Extracted entries Block Start
==> src/rtl/sdram_map_pkg.sv <==
// Shared widths, SDRAM region offsets and download header constants
// Arbiter state encoding

`default_nettype none

package sdram_map_pkg;

    // Data and address widths
    typedef logic [22:0] sdram_addr_t;   // SDRAM word address
    typedef logic [15:0] word_t;         // SDRAM data word
    typedef logic [ 7:0] byte_t;         // ioctl and sound ROM data
    typedef logic [ 1:0] wmask_t;        // High bit set keeps that byte
    typedef logic [25:0] ioctl_addr_t;   // Byte address in the ROM file
    typedef logic [20:0] cpu_addr_t;     // Main CPU word address
    typedef logic [15:0] snd_addr_t;     // Sound CPU byte address

    // SDRAM layout of the single bank
    localparam sdram_addr_t ROM_OFFSET  = 23'h00_0000;
    localparam sdram_addr_t WRAM_OFFSET = 23'h30_0000;
    localparam sdram_addr_t SND_OFFSET  = 23'h38_0000;

    // ROM file header
    localparam int HDR_LEN        = 16;   // Bytes before the payload
    localparam int SND_START_UNIT = 1024; // Sound start granularity in bytes

    // Number of CPU slots sharing the bank
    localparam int NSLOT = 3;

    typedef enum logic [1:0] {
        IDLE,       // Waiting for a slot request
        WAIT_ACK,   // rd/wr raised, waiting for the bank to accept it
        WAIT_RDY    // Accepted, waiting for the data phase to end
    } arb_state_t;

endpackage

`default_nettype wire

==> src/rtl/slot_req_if.sv <==
// Request channel between one CPU slot and the bank arbiter
// Slot side drives the request, arbiter side the done pulse and read data

`timescale 1ns/10ps
`default_nettype none

interface slot_req_if
    import sdram_map_pkg::*;
();

    logic        req;    // Held until done
    logic        we;     // Write when high
    sdram_addr_t addr;   // Already includes the region offset
    word_t       din;
    wmask_t      mask;   // Keep-byte mask
    logic        done;   // One cycle, dout valid with it
    word_t       dout;

    modport slot (
        output req, we, addr, din, mask,
        input  done, dout
    );

    modport arb (
        input  req, we, addr, din, mask,
        output done, dout
    );

endinterface

`default_nettype wire

==> src/rtl/rom_hdr_regs.sv <==
// ROM header capture
// Bytes 0/1 give the sound ROM start in SND_START_UNIT blocks after the header

`timescale 1ns/10ps
`default_nettype none

module rom_hdr_regs
    import sdram_map_pkg::*;
(
    input  wire              clk,
    input  wire              arst_n,
    input  wire              downloading,
    input  wire              ioctl_wr,
    input  wire ioctl_addr_t ioctl_addr,
    input  wire byte_t       ioctl_dout,
    output logic             cfg_we,
    output ioctl_addr_t      snd_start
);

    logic        hdr_wr;
    logic [15:0] snd_units;   // Sound start in blocks

    // Any write inside the header window
    assign hdr_wr = downloading && ioctl_wr && (ioctl_addr < ioctl_addr_t'(HDR_LEN));
    assign cfg_we = hdr_wr;

    // Byte 0 holds the low half of the count
    always_ff @(posedge clk or negedge arst_n) begin
        if (!arst_n) begin
            snd_units <= '0;
        end else if (hdr_wr) begin
            if (ioctl_addr == ioctl_addr_t'(0)) begin
                snd_units[7:0] <= ioctl_dout;
            end
            if (ioctl_addr == ioctl_addr_t'(1)) begin
                snd_units[15:8] <= ioctl_dout;
            end
        end
    end

    // Relative to the first payload byte
    assign snd_start = ioctl_addr_t'(snd_units) * ioctl_addr_t'(SND_START_UNIT);

endmodule

`default_nettype wire

==> src/rtl/rom_download.sv <==
// ROM download writer
// Pairs payload bytes into 16-bit program writes for the main and sound ROM regions
// Lone bytes at a region or file end go out with a keep mask on the other half

`timescale 1ns/10ps
`default_nettype none

module rom_download
    import sdram_map_pkg::*;
(
    input  wire              clk,
    input  wire              arst_n,
    input  wire              downloading,
    input  wire              ioctl_wr,
    input  wire ioctl_addr_t ioctl_addr,
    input  wire byte_t       ioctl_dout,
    input  wire ioctl_addr_t snd_start,
    output sdram_addr_t      prog_addr,
    output word_t            prog_data,
    output wmask_t           prog_mask,
    output logic             prog_we,
    input  wire              prog_rdy,
    output logic             dwnld_busy
);

    ioctl_addr_t payload;     // Offset past the header
    ioctl_addr_t snd_rel;
    logic        in_snd;
    logic        payload_wr;
    logic        even_wr;
    logic        odd_wr;
    logic        flush_lone;
    logic        pair_ok;
    sdram_addr_t word_addr;

    byte_t       low_byte;    // Waiting for its high byte
    sdram_addr_t low_addr;
    logic        have_low;

    assign payload    = ioctl_addr - ioctl_addr_t'(HDR_LEN);
    assign snd_rel    = payload - snd_start;
    assign in_snd     = payload >= snd_start;
    assign payload_wr = downloading && ioctl_wr && (ioctl_addr >= ioctl_addr_t'(HDR_LEN));
    assign even_wr    = payload_wr && !ioctl_addr[0];
    assign odd_wr     = payload_wr && ioctl_addr[0];

    assign word_addr = in_snd ? SND_OFFSET + sdram_addr_t'(snd_rel >> 1)
                              : ROM_OFFSET + sdram_addr_t'(payload >> 1);

    assign pair_ok = have_low && (low_addr == word_addr);

    // Unpaired low byte, replaced by a new one or left at the end of the file
    assign flush_lone = (even_wr && have_low) || (!downloading && have_low && !prog_we);

    always_ff @(posedge clk or negedge arst_n) begin
        if (!arst_n) begin
            prog_we  <= 1'b0;
            have_low <= 1'b0;
        end else begin
            if (odd_wr || flush_lone) begin
                prog_we <= 1'b1;
            end else if (prog_rdy) begin
                prog_we <= 1'b0;      // Low the cycle after rdy
            end
            if (even_wr) begin
                have_low <= 1'b1;
            end else if (odd_wr || flush_lone) begin
                have_low <= 1'b0;
            end
        end
    end

    always_ff @(posedge clk) begin
        if (even_wr) begin
            low_byte <= ioctl_dout;
            low_addr <= word_addr;
        end
        if (odd_wr) begin
            prog_addr <= word_addr;
            if (pair_ok) begin
                prog_data <= {ioctl_dout, low_byte};
                prog_mask <= 2'b00;
            end else begin
                prog_data <= {ioctl_dout, 8'h00};
                prog_mask <= 2'b01;   // High byte only
            end
        end else if (flush_lone) begin
            prog_addr <= low_addr;
            prog_data <= {8'h00, low_byte};
            prog_mask <= 2'b10;       // Low byte only
        end
    end

    assign dwnld_busy = downloading || prog_we || have_low;

endmodule

`default_nettype wire

==> src/rtl/slot_cache.sv <==
// One CPU slot in front of the bank arbiter
// Single address/word cache, read miss fill and write-through
// wmask is a byte enable here and goes out as a keep mask

`timescale 1ns/10ps
`default_nettype none

module slot_cache
    import sdram_map_pkg::*;
(
    input  wire              clk,
    input  wire              arst_n,
    input  wire              cs,
    input  wire              wen,
    input  wire sdram_addr_t addr,
    input  wire word_t       din,
    input  wire wmask_t      wmask,   // Byte enables
    output logic             ok,
    output word_t            dout,
    slot_req_if.slot         req
);

    sdram_addr_t cache_addr;
    word_t       cache_data;
    logic        valid;

    sdram_addr_t wr_addr;     // Last completed write
    logic        wr_done;

    logic        hit;
    logic        wr_served;
    logic        start_req;

    assign hit       = valid && (cache_addr == addr);
    assign wr_served = wr_done && (wr_addr == addr);

    // Writes always go to the bank, reads only on a miss
    assign start_req = cs && !req.req && (wen ? !wr_served : !hit);

    always_ff @(posedge clk or negedge arst_n) begin
        if (!arst_n) begin
            req.req <= 1'b0;
            valid   <= 1'b0;
            wr_done <= 1'b0;
            ok      <= 1'b0;
        end else begin
            if (start_req) begin
                req.req <= 1'b1;
            end else if (req.done) begin
                req.req <= 1'b0;
            end
            if (req.done && !req.we) begin
                valid <= 1'b1;
            end
            if (req.done && req.we) begin
                wr_done <= 1'b1;
            end else if (!cs || !wen) begin
                wr_done <= 1'b0;
            end
            ok <= cs && (wen ? wr_served : hit);  // Drops a cycle after cs or addr
        end
    end

    always_ff @(posedge clk) begin
        if (start_req) begin
            req.we   <= wen;
            req.addr <= addr;
            req.din  <= din;
            req.mask <= ~wmask;
        end
        if (req.done) begin
            if (!req.we) begin
                cache_addr <= req.addr;       // Fill
                cache_data <= req.dout;
            end else begin
                wr_addr <= req.addr;
                if (cache_addr == req.addr) begin
                    if (!req.mask[1]) cache_data[15:8] <= req.din[15:8];
                    if (!req.mask[0]) cache_data[7:0]  <= req.din[7:0];
                end
            end
        end
    end

    assign dout = cache_data;

endmodule

`default_nettype wire

==> src/rtl/bank_arbiter.sv <==
// Rotating-priority arbiter for three slots on one SDRAM bank
// One bank access at a time, grants held off while hold is high

`timescale 1ns/10ps
`default_nettype none

module bank_arbiter
    import sdram_map_pkg::*;
(
    input  wire              clk,
    input  wire              arst_n,
    input  wire              hold,
    slot_req_if.arb          req0,
    slot_req_if.arb          req1,
    slot_req_if.arb          req2,
    output sdram_addr_t      ba_addr,
    output logic             ba_rd,
    output logic             ba_wr,
    output word_t            ba_din,
    output wmask_t           ba_din_m,
    input  wire              ba_ack,
    input  wire              ba_rdy,
    input  wire word_t       data_read
);

    arb_state_t       state;
    logic [NSLOT-1:0] reqs;
    logic [NSLOT-1:0] done_q;
    logic [1:0]       last;       // Slot served last, or being served
    logic [1:0]       pick;
    logic             found;
    logic             grant;
    word_t            dout_q;

    sdram_addr_t      pick_addr;
    word_t            pick_din;
    wmask_t           pick_mask;
    logic             pick_we;

    assign reqs = {req2.req, req1.req, req0.req};

    // First requester after the last one served
    always_comb begin
        logic [1:0] idx;
        pick  = last;
        found = 1'b0;
        for (int i = 1; i <= NSLOT; i++) begin
            idx = 2'((32'(last) + i) % NSLOT);
            if (!found && reqs[idx]) begin
                pick  = idx;
                found = 1'b1;
            end
        end
    end

    always_comb begin
        case (pick)
            2'd1: begin
                pick_addr = req1.addr;
                pick_din  = req1.din;
                pick_mask = req1.mask;
                pick_we   = req1.we;
            end
            2'd2: begin
                pick_addr = req2.addr;
                pick_din  = req2.din;
                pick_mask = req2.mask;
                pick_we   = req2.we;
            end
            default: begin
                pick_addr = req0.addr;
                pick_din  = req0.din;
                pick_mask = req0.mask;
                pick_we   = req0.we;
            end
        endcase
    end

    // No grant during the done cycle, the served slot still shows req
    assign grant = (state == IDLE) && !hold && found && (done_q == '0);

    always_ff @(posedge clk or negedge arst_n) begin
        if (!arst_n) begin
            state  <= IDLE;
            ba_rd  <= 1'b0;
            ba_wr  <= 1'b0;
            done_q <= '0;
            last   <= 2'(NSLOT - 1);  // Slot 0 first
        end else begin
            done_q <= '0;
            case (state)
                IDLE: if (grant) begin
                    ba_rd <= !pick_we;
                    ba_wr <= pick_we;
                    last  <= pick;
                    state <= WAIT_ACK;
                end
                WAIT_ACK: if (ba_ack) begin
                    ba_rd <= 1'b0;
                    ba_wr <= 1'b0;
                    state <= WAIT_RDY;
                end
                WAIT_RDY: if (ba_rdy) begin
                    done_q[last] <= 1'b1;
                    state        <= IDLE;
                end
                default: state <= IDLE;
            endcase
        end
    end

    always_ff @(posedge clk) begin
        if (grant) begin
            ba_addr  <= pick_addr;
            ba_din   <= pick_din;
            ba_din_m <= pick_mask;
        end
        if (state == WAIT_RDY && ba_rdy) dout_q <= data_read;
    end

    assign req0.done = done_q[0];
    assign req1.done = done_q[1];
    assign req2.done = done_q[2];
    assign req0.dout = dout_q;
    assign req1.dout = dout_q;
    assign req2.dout = dout_q;

endmodule

`default_nettype wire

==> src/rtl/sdram_map.sv <==
// SDRAM memory map top level for a single bank
// Header registers, download writer, RAM/ROM/sound slots and bank arbiter

`timescale 1ns/10ps
`default_nettype none

module sdram_map
    import sdram_map_pkg::*;
(
    input  wire              clk,
    input  wire              arst_n,
    input  wire              downloading,
    input  wire              ioctl_wr,
    input  wire ioctl_addr_t ioctl_addr,
    input  wire byte_t       ioctl_dout,
    output logic             cfg_we,
    output logic             dwnld_busy,
    output sdram_addr_t      prog_addr,
    output word_t            prog_data,
    output wmask_t           prog_mask,
    output logic             prog_we,
    input  wire              prog_rdy,
    // Main CPU work RAM
    input  wire              main_ram_cs,
    input  wire              main_rnw,
    input  wire cpu_addr_t   main_ram_addr,
    input  wire word_t       main_dout,
    input  wire wmask_t      dsn,
    output logic             main_ram_ok,
    output word_t            main_ram_data,
    // Main CPU ROM
    input  wire              main_rom_cs,
    input  wire cpu_addr_t   main_rom_addr,
    output logic             main_rom_ok,
    output word_t            main_rom_data,
    // Sound CPU ROM
    input  wire              snd_cs,
    input  wire snd_addr_t   snd_addr,
    output logic             snd_ok,
    output byte_t            snd_data,
    // SDRAM bank
    output sdram_addr_t      ba_addr,
    output logic             ba_rd,
    output logic             ba_wr,
    output word_t            ba_din,
    output wmask_t           ba_din_m,
    input  wire              ba_ack,
    input  wire              ba_rdy,
    input  wire word_t       data_read
);

    ioctl_addr_t snd_start;
    sdram_addr_t ram_addr, rom_addr, snd_word_addr;
    word_t       snd_word;

    slot_req_if ram_req ();
    slot_req_if rom_req ();
    slot_req_if snd_req ();

    assign ram_addr      = WRAM_OFFSET + sdram_addr_t'(main_ram_addr[16:0]);
    assign rom_addr      = ROM_OFFSET  + sdram_addr_t'(main_rom_addr);
    assign snd_word_addr = SND_OFFSET  + sdram_addr_t'(snd_addr[15:1]);

    // Odd sound addresses read the upper byte
    assign snd_data = snd_addr[0] ? snd_word[15:8] : snd_word[7:0];

    rom_hdr_regs u_hdr (
        .clk         ( clk         ),
        .arst_n      ( arst_n      ),
        .downloading ( downloading ),
        .ioctl_wr    ( ioctl_wr    ),
        .ioctl_addr  ( ioctl_addr  ),
        .ioctl_dout  ( ioctl_dout  ),
        .cfg_we      ( cfg_we      ),
        .snd_start   ( snd_start   )
    );

    rom_download u_dwnld (
        .clk         ( clk         ),
        .arst_n      ( arst_n      ),
        .downloading ( downloading ),
        .ioctl_wr    ( ioctl_wr    ),
        .ioctl_addr  ( ioctl_addr  ),
        .ioctl_dout  ( ioctl_dout  ),
        .snd_start   ( snd_start   ),
        .prog_addr   ( prog_addr   ),
        .prog_data   ( prog_data   ),
        .prog_mask   ( prog_mask   ),
        .prog_we     ( prog_we     ),
        .prog_rdy    ( prog_rdy    ),
        .dwnld_busy  ( dwnld_busy  )
    );

    slot_cache u_ram_slot (
        .clk    ( clk           ),
        .arst_n ( arst_n        ),
        .cs     ( main_ram_cs   ),
        .wen    ( !main_rnw     ),
        .addr   ( ram_addr      ),
        .din    ( main_dout     ),
        .wmask  ( ~dsn          ),  // dsn is active low
        .ok     ( main_ram_ok   ),
        .dout   ( main_ram_data ),
        .req    ( ram_req       )
    );

    slot_cache u_rom_slot (
        .clk    ( clk           ),
        .arst_n ( arst_n        ),
        .cs     ( main_rom_cs   ),
        .wen    ( 1'b0          ),
        .addr   ( rom_addr      ),
        .din    ( '0            ),
        .wmask  ( '0            ),
        .ok     ( main_rom_ok   ),
        .dout   ( main_rom_data ),
        .req    ( rom_req       )
    );

    slot_cache u_snd_slot (
        .clk    ( clk           ),
        .arst_n ( arst_n        ),
        .cs     ( snd_cs        ),
        .wen    ( 1'b0          ),
        .addr   ( snd_word_addr ),
        .din    ( '0            ),
        .wmask  ( '0            ),
        .ok     ( snd_ok        ),
        .dout   ( snd_word      ),
        .req    ( snd_req       )
    );

    bank_arbiter u_arb (
        .clk       ( clk         ),
        .arst_n    ( arst_n      ),
        .hold      ( downloading ),  // Bank belongs to the download
        .req0      ( ram_req     ),
        .req1      ( rom_req     ),
        .req2      ( snd_req     ),
        .ba_addr   ( ba_addr     ),
        .ba_rd     ( ba_rd       ),
        .ba_wr     ( ba_wr       ),
        .ba_din    ( ba_din      ),
        .ba_din_m  ( ba_din_m    ),
        .ba_ack    ( ba_ack      ),
        .ba_rdy    ( ba_rdy      ),
        .data_read ( data_read   )
    );

endmodule

`default_nettype wire

==> config.mk <==
export PLATFORM = sky130hd
export DESIGN_NAME = sdram_map
export DESIGN_NICKNAME = d
export VERILOG_FILES = /design/src/rtl/sdram_map_pkg.sv /design/src/rtl/slot_req_if.sv /design/src/rtl/rom_hdr_regs.sv /design/src/rtl/rom_download.sv /design/src/rtl/slot_cache.sv /design/src/rtl/bank_arbiter.sv /design/src/rtl/sdram_map.sv
export SDC_FILE = /design/constraint.sdc
export NUM_CORES = 1
export LEC_CHECK = 0
export ABC_AREA = 1
export BUFFER_PORTS_ARGS = -buffer_cell sky130_fd_sc_hd__clkbuf_2
export CORE_MARGIN = 3
export CORE_UTILIZATION = 50
export DETAILED_ROUTE_END_ITERATION = 16
export PLACE_DENSITY = 0.72
export SKIP_LAST_GASP = 1
export SLEW_MARGIN = 5
export SYNTH_ARGS = -nofsm -noshare
export SYNTH_HDL_FRONTEND = slang
export SYNTH_SLANG_ARGS = --single-unit
==> constraint.sdc <==
create_clock -name clk -period 4.55 [get_ports clk]
set_clock_uncertainty 0.1 [all_clocks]
set_input_delay 0.91 -clock clk [delete_from_list [all_inputs] [get_ports clk]]
set_output_delay 0.91 -clock clk [all_outputs]
set_load 0.05 [all_outputs]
Extracted entries Block End
Exercise aim:
Each line that contains the string "cycle" should be copied from the data above.

Problem solution:
    logic        done;   // One cycle, dout valid with it
                prog_we <= 1'b0;      // Low the cycle after rdy
            ok <= cs && (wen ? wr_served : hit);  // Drops a cycle after cs or addr
    // No grant during the done cycle, the served slot still shows req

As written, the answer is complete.